Conservative Party of Canada Leader Erin O’Toole, as politicians are expected to appear in Alberta (Photo: Erin O’Toole/Flickr).

The image of a well-shod foot on the gas pedal suggests it might have been, Premier Kenney being a fake pickup kind of guy if ever there was one. 

My guess is that the poseur premier’s big Dodge helped inspire the concept, but getting that message across wasn’t a big concern to the script-writers Unifor used. After all, the ad is clearly directed at voters in Central Canada and elsewhere who live far from the reflexively Conservative Prairies, and who likely wouldn’t get the reference. 

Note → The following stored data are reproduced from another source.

[src/inc/rtcwd_pkg.sv]
// Constants and types shared by the clock-calendar, watchdog and power-down logic.
// Assumes a single 20 MHz core clock and a crystal tick pin sampled on it.
//
// Summary of operation
// Watchdog acts only while enable pin high
// Watchdog timeout resets the whole system
// Watchdog timeout interval nominally two seconds
// Watchdog reset sets a readable status flag
// Calendar counters run; writes load new values
// Calendar timed from 32768 Hz crystal ticks
// Calendar keeps counting during power-down
// Calendar: 30-bit milliseconds, 16-bit weeks
// Milliseconds counter advances at 1.024 kHz
// Alarm runs in power-down, wakes CPU
// Power-down stops processor, peripherals, optionally PLL
// Leaving power-down resumes with state intact
// Software refreshes watchdog before timeout
// Weeks advance when milliseconds complete one week
`default_nettype none

package rtcwd_pkg;

  // ---------------------------------------------------------------
  // Clock and timing
  // ---------------------------------------------------------------
  localparam int CORE_CLK_HZ = 20_000_000;
  localparam int XTAL_HZ = 32_768;
  localparam int MS_TICK_HZ = 1_024;
  localparam int XTAL_PER_MS = XTAL_HZ / MS_TICK_HZ;
  localparam int WDOG_TIMEOUT_S = 2;
  localparam int WDOG_TIMEOUT_CYC = WDOG_TIMEOUT_S * CORE_CLK_HZ;
  localparam int SYS_RST_CYC = 16;

  // ---------------------------------------------------------------
  // Calendar layout
  // ---------------------------------------------------------------
  localparam int MS_W = 30;
  localparam int WK_W = 16;
  localparam int SEC_PER_WEEK = 7 * 24 * 3600;
  localparam logic [MS_W-1:0] MS_PER_WEEK = MS_W'(MS_TICK_HZ * SEC_PER_WEEK);
  localparam logic [MS_W-1:0] MS_RESET = 30'h0000000;
  localparam logic [WK_W-1:0] WK_RESET = 16'h0000;
  localparam int ALARM_W = 32;

  // ---------------------------------------------------------------
  // State machines
  // ---------------------------------------------------------------
  typedef enum logic [1:0] {WD_OFF, WD_COUNT, WD_FIRE} rtcwd_wd_state_type;
  typedef enum logic [1:0] {PWR_RUN, PWR_DOWN, PWR_WAKE} rtcwd_pwr_state_type;

endpackage : rtcwd_pkg

`default_nettype wire

[src/inc/rtcwd_cal_if.sv]
// Link between the supervision top and its calendar counter module.
// Assumes both ends share the core clock.
`default_nettype none

interface rtcwd_cal_if;
  import rtcwd_pkg::*;
  logic ms_tick;
  logic ms_wr;
  logic [MS_W-1:0] ms_wdata;
  logic wk_wr;
  logic [WK_W-1:0] wk_wdata;
  logic [MS_W-1:0] ms_count;
  logic [WK_W-1:0] wk_count;

  modport ctrl (output ms_tick, ms_wr, ms_wdata, wk_wr, wk_wdata, input ms_count, wk_count);
  modport cal (input ms_tick, ms_wr, ms_wdata, wk_wr, wk_wdata, output ms_count, wk_count);
endinterface : rtcwd_cal_if

`default_nettype wire

[src/rtl/rtcwd_top.sv]
// Clock-calendar, pin-enabled watchdog and power-down sequencer.
// Assumes a 20 MHz core clock on a supply that stays up in power-down,
// a free-running 32768 Hz crystal square wave on a pin, and software
// controls as plain same-clock strobes.
`default_nettype none

module rtcwd_top
  import rtcwd_pkg::*;
#(
  parameter int WDOG_CYCLES = WDOG_TIMEOUT_CYC // Shorten for simulation
) (
  input wire logic core_clk_i,              // 20 MHz clock
  input wire logic srst_i,                  // Sync reset, active high
  input wire logic xtal_i,                  // 32768 Hz crystal, async
  input wire logic watchdog_enable_pin_i,   // Watchdog enable pin, async
  input wire logic wdog_refresh_i,          // Refresh strobe from software
  input wire logic wdog_flag_clr_i,         // Clear watchdog reset flag
  input wire logic ms_wr_i,                 // Load milliseconds counter
  input wire logic [MS_W-1:0] ms_wdata_i,   // Milliseconds load value
  input wire logic wk_wr_i,                 // Load weeks counter
  input wire logic [WK_W-1:0] wk_wdata_i,   // Weeks load value
  input wire logic pd_req_i,                // Enter power-down strobe
  input wire logic pd_pll_stop_i,           // Also stop PLL in power-down
  input wire logic [ALARM_W-1:0] alarm_i,   // Wake delay in 1.024 kHz ticks
  output logic [MS_W-1:0] ms_count_o,       // Milliseconds count
  output logic [WK_W-1:0] wk_count_o,       // Weeks count
  output logic sys_rst_o,                   // System reset request
  output logic watchdog_reset_flag_o,       // Last reset was the watchdog
  output logic cpu_clk_en_o,                // Processor and peripheral clock gate
  output logic pll_run_o,                   // PLL run enable
  output logic wake_o                       // One-cycle wake pulse
);

  localparam logic [31:0] WDOG_LAST = 32'(WDOG_CYCLES - 1);
  localparam logic [4:0] XTAL_LAST = 5'(XTAL_PER_MS - 1);
  localparam logic [4:0] SYS_RST_LAST = 5'(SYS_RST_CYC - 1);

  rtcwd_cal_if cal_if ();

  // ---------------------------------------------------------------
  // Pin synchronisers
  // ---------------------------------------------------------------
  logic xtal_meta_q, xtal_sync_q, xtal_prev_q;
  logic wden_meta_q, wden_sync_q;

  always_ff @(posedge core_clk_i) begin
    if (srst_i) begin
      xtal_meta_q <= 1'b0;
      xtal_sync_q <= 1'b0;
      xtal_prev_q <= 1'b0;
    end else begin
      xtal_meta_q <= xtal_i;
      xtal_sync_q <= xtal_meta_q;
      xtal_prev_q <= xtal_sync_q;
    end
  end

  always_ff @(posedge core_clk_i) begin
    if (srst_i) begin
      wden_meta_q <= 1'b0;
      wden_sync_q <= 1'b0;
    end else begin
      wden_meta_q <= watchdog_enable_pin_i;
      wden_sync_q <= wden_meta_q;
    end
  end

  // ---------------------------------------------------------------
  // Crystal divider to 1.024 kHz
  // ---------------------------------------------------------------
  logic xtal_rise;
  logic [4:0] xdiv_q;
  logic ms_tick_q;

  assign xtal_rise = xtal_sync_q && !xtal_prev_q;

  // Divider runs regardless of power state so time is never lost
  always_ff @(posedge core_clk_i) begin
    if (srst_i) begin
      xdiv_q <= 5'h00;
      ms_tick_q <= 1'b0;
    end else begin
      ms_tick_q <= xtal_rise && (xdiv_q == XTAL_LAST);
      if (xtal_rise) begin
        xdiv_q <= (xdiv_q == XTAL_LAST) ? 5'h00 : xdiv_q + 5'h01;
      end
    end
  end

  // ---------------------------------------------------------------
  // Calendar
  // ---------------------------------------------------------------
  assign cal_if.ms_tick = ms_tick_q;
  assign cal_if.ms_wr = ms_wr_i;
  assign cal_if.ms_wdata = ms_wdata_i;
  assign cal_if.wk_wr = wk_wr_i;
  assign cal_if.wk_wdata = wk_wdata_i;

  rtcwd_calendar u_calendar (
    .core_clk_i(core_clk_i),
    .srst_i(srst_i),
    .cal(cal_if.cal)
  );

  always_ff @(posedge core_clk_i) begin
    if (srst_i) begin
      ms_count_o <= MS_RESET;
      wk_count_o <= WK_RESET;
    end else begin
      ms_count_o <= cal_if.ms_count;
      wk_count_o <= cal_if.wk_count;
    end
  end

  // ---------------------------------------------------------------
  // Power-down sequencer
  // ---------------------------------------------------------------
  rtcwd_pwr_state_type pwr_q;
  logic [ALARM_W-1:0] alarm_q;

  always_ff @(posedge core_clk_i) begin
    if (srst_i) begin
      pwr_q <= PWR_RUN;
      alarm_q <= 32'h00000000;
    end else begin
      case (pwr_q)
        PWR_RUN: begin
          if (pd_req_i) begin
            alarm_q <= alarm_i;
            pwr_q <= PWR_DOWN;
          end
        end
        PWR_DOWN: begin
          if (alarm_q == 32'h00000000) begin
            pwr_q <= PWR_WAKE;
          end else if (ms_tick_q) begin
            alarm_q <= alarm_q - 32'h00000001;
          end
        end
        PWR_WAKE: begin
          pwr_q <= PWR_RUN;
        end
        default: begin
          pwr_q <= PWR_RUN;
        end
      endcase
    end
  end

  // Gating only, no reset: all held state survives the stop
  always_ff @(posedge core_clk_i) begin
    if (srst_i) begin
      cpu_clk_en_o <= 1'b1;
      pll_run_o <= 1'b1;
      wake_o <= 1'b0;
    end else begin
      wake_o <= (pwr_q == PWR_WAKE);
      if (pwr_q == PWR_RUN && pd_req_i) begin
        cpu_clk_en_o <= 1'b0;
        pll_run_o <= !pd_pll_stop_i;
      end else if (pwr_q == PWR_WAKE) begin
        cpu_clk_en_o <= 1'b1;
        pll_run_o <= 1'b1;
      end
    end
  end

  // ---------------------------------------------------------------
  // Watchdog
  // ---------------------------------------------------------------
  rtcwd_wd_state_type wd_q;
  logic [31:0] wd_cnt_q;
  logic [4:0] rst_cnt_q;
  logic wd_fire;

  // Counter pauses in power-down since the processor cannot refresh it
  always_ff @(posedge core_clk_i) begin
    if (srst_i) begin
      wd_q <= WD_OFF;
      wd_cnt_q <= 32'h00000000;
      rst_cnt_q <= 5'h00;
    end else begin
      case (wd_q)
        WD_OFF: begin
          wd_cnt_q <= 32'h00000000;
          if (wden_sync_q) begin
            wd_q <= WD_COUNT;
          end
        end
        WD_COUNT: begin
          if (!wden_sync_q) begin
            wd_q <= WD_OFF;
          end else if (wdog_refresh_i) begin
            wd_cnt_q <= 32'h00000000;
          end else if (wd_cnt_q == WDOG_LAST) begin
            rst_cnt_q <= 5'h00;
            wd_q <= WD_FIRE;
          end else if (pwr_q == PWR_RUN) begin
            wd_cnt_q <= wd_cnt_q + 32'h00000001;
          end
        end
        WD_FIRE: begin
          wd_cnt_q <= 32'h00000000;
          rst_cnt_q <= rst_cnt_q + 5'h01;
          if (rst_cnt_q == SYS_RST_LAST) begin
            wd_q <= WD_COUNT;
          end
        end
        default: begin
          wd_q <= WD_OFF;
        end
      endcase
    end
  end

  assign wd_fire = (wd_q == WD_FIRE);

  always_ff @(posedge core_clk_i) begin
    if (srst_i) begin
      sys_rst_o <= 1'b0;
    end else begin
      sys_rst_o <= wd_fire;
    end
  end

  // Set wins over a same-cycle clear
  always_ff @(posedge core_clk_i) begin
    if (srst_i) begin
      watchdog_reset_flag_o <= 1'b0;
    end else if (wd_fire) begin
      watchdog_reset_flag_o <= 1'b1;
    end else if (wdog_flag_clr_i) begin
      watchdog_reset_flag_o <= 1'b0;
    end
  end

endmodule : rtcwd_top

`default_nettype wire

[src/rtl/rtcwd_calendar.sv]
// Milliseconds and weeks counters of the clock-calendar.
// Assumes a one-cycle 1.024 kHz tick and software loads from the core domain.
`default_nettype none

module rtcwd_calendar
  import rtcwd_pkg::*;
(
  input wire logic core_clk_i, // Core clock
  input wire logic srst_i,     // Sync reset, active high
  rtcwd_cal_if.cal cal         // Tick, loads and counts
);

  logic [MS_W-1:0] ms_q;
  logic [WK_W-1:0] wk_q;
  logic week_done;

  // Milliseconds wrap is a week boundary; counted in 1.024 kHz ticks
  assign week_done = cal.ms_tick && (ms_q == MS_PER_WEEK - 30'h0000001);

  // ---------------------------------------------------------------
  // Milliseconds counter
  // ---------------------------------------------------------------
  always_ff @(posedge core_clk_i) begin
    if (srst_i) begin
      ms_q <= MS_RESET;
    end else if (cal.ms_wr) begin
      ms_q <= cal.ms_wdata;
    end else if (week_done) begin
      ms_q <= MS_RESET;
    end else if (cal.ms_tick) begin
      ms_q <= ms_q + 30'h0000001;
    end
  end

  // ---------------------------------------------------------------
  // Weeks counter
  // ---------------------------------------------------------------
  always_ff @(posedge core_clk_i) begin
    if (srst_i) begin
      wk_q <= WK_RESET;
    end else if (cal.wk_wr) begin
      wk_q <= cal.wk_wdata;
    end else if (week_done && !cal.ms_wr) begin
      wk_q <= wk_q + 16'h0001;
    end
  end

  assign cal.ms_count = ms_q;
  assign cal.wk_count = wk_q;

endmodule : rtcwd_calendar

`default_nettype wire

What they do get, though, that Mr. Kenney and the United Conservative Party are doing bad things to Alberta, which is why the ad’s scratchy voiced narrator reminds viewers that the new O’Toole is “driven to gut health care and education, just like Jason Kenney.”

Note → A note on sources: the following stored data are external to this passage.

--- src/common/fca_pkg.sv ---
// Notes on behaviour
// - Down-slope: average off-time samples after blanking.
// - Up-slope: average on-time samples after blanking.
// - Low average sets undercurrent status, same response.
// - Out-of-span threshold writes are refused, value kept.
// - Threshold is signed linear-11 word, amperes.
// - Threshold starts at minus 0.8 times strap limit.
// - Config byte resets 01h, bits 7:3 reserved.
// - Config bit 2 turns gate bias regulator off.
// - Config bit 1 picks 1.8 V bus thresholds.
// - Config bit 0 picks lower PWM mid-drive level.
// - Live capture record refreshed every cycle.
// - Any fault copies live record into flash.
// - Capture read returns exactly thirty-two bytes.
// - Bytes 31:22 hold duty, frequency, three temperatures.
// - Bytes 21:16 hold six status byte copies.
// - Bytes 15:8 hold peak, current, voltages.
// - Bytes 7:0 all-faults, first-fault, uptime, flash status.
// - First-fault byte: bits 3..0 peak/avg OC, OV, UV.
// - All-faults bits 15..8 as listed.
// - All-faults bits 7..0 as listed.
// - Undercurrent pulls alert low until faults cleared.
package fca_pkg;
	// Command codes of the register group
	localparam logic [7:0] CMD_AVG_UC_THR = 8'hE8;
	localparam logic [7:0] CMD_ADV_CFG = 8'hE9;
	localparam logic [7:0] CMD_CAPTURE = 8'hEA;
	// Lengths in bytes
	localparam logic [5:0] LEN_AVG_UC_THR = 6'h02;
	localparam logic [5:0] LEN_ADV_CFG = 6'h01;
	localparam logic [5:0] LEN_CAPTURE = 6'h20;
	// Configuration byte layout and reset
	localparam logic [2:0] ADV_CFG_RESET = 3'h1;
	localparam int ADV_GATE_BIAS_OFF_BIT = 2;
	localparam int ADV_BUS_THR_BIT = 1;
	localparam int ADV_MIDDRIVE_BIT = 0;
	// Linear-11 layout
	localparam int LIN_EXP_MSB = 15;
	localparam int LIN_EXP_LSB = 11;
	localparam int LIN_MAN_MSB = 10;
	// Current fixed point: 1/16 A per count
	localparam int FIX_FRAC = 4;
	localparam logic signed [31:0] THR_MIN_FIX = -32'sd1600; // -100 A
	localparam logic signed [31:0] THR_MAX_FIX = 32'sd0; // 0 A
	// All-faults bit positions
	localparam int AF_PEAK_OC = 10;
	localparam int AF_OUTPUT_OVERVOLTAGE_FLAG = 6;
	localparam int AF_INPUT_UNDERVOLTAGE_FLAG = 2;
	localparam int AF_AVG_OC = 1;
	localparam int AF_AVG_UC = 0;
	// First-fault bit positions
	localparam int FF_PEAK_OC = 3;
	localparam int FF_AVG_OC = 2;
	localparam int FF_OUTPUT_OVERVOLTAGE_FLAG = 1;
	localparam int FF_INPUT_UNDERVOLTAGE_FLAG = 0;
	// Timing
	localparam int CLK_PERIOD_NS = 4;
	localparam int CS_BLANK_NS = 40;
	localparam int BLANK_CYC = (CS_BLANK_NS + CLK_PERIOD_NS - 1) / CLK_PERIOD_NS;

	typedef struct packed {
		logic valid;
		logic write;
		logic [7:0] code;
		logic [4:0] byte_idx;
		logic [15:0] wdata;
	} fca_req_type;

	typedef struct packed {
		logic valid;
		logic err;
		logic [5:0] len;
		logic [15:0] data;
	} fca_rsp_type;

	typedef struct packed {
		logic [15:0] duty;
		logic [15:0] freq;
		logic [15:0] temp_ext2;
		logic [15:0] temp_ext1;
		logic [15:0] temp_int;
		logic [7:0] st_mfr;
		logic [7:0] st_cml;
		logic [7:0] st_temp;
		logic [7:0] st_input;
		logic [7:0] st_iout;
		logic [7:0] st_vout;
		logic [15:0] iout_peak;
		logic [15:0] iout;
		logic [15:0] vout;
		logic [15:0] vin;
		logic [7:0] flash_status;
	} fca_telem_type;
endpackage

Doug Ford must be thanking his lucky stars, and not for the first time, that his former bromantic partner from Alberta is even more unpopular than the Ontario premier is, which is quite the achievement. Or, since it’s just a sound-track, maybe there’s a Doug Ford version to play in Ontario. 

Unifor National President Jerry Dias (Photo: Unifor).

The ad is one of the funnier political spots you’ll ever see. Back in the day, there used to be a school of thought in the advertising business that negative ads that also tried to be funny didn’t work very well – that viewers remembered the joke, but not the attack.

Alert readers will recall the Conservatives’ 2015 “he’s just not ready” job interview sketch attacking Justin Trudeau. It was funny, but it didn’t get results. There were plenty of other reasons for Mr. Harper’s lack of success that year as well, however, the former prime minister himself being the principal one. 

In this case, it would be impossible to get the joke without understanding the point of it, so I’m inclined to think Unifor’s message will stick to Mr. O’Toole quite nicely, thank you very much.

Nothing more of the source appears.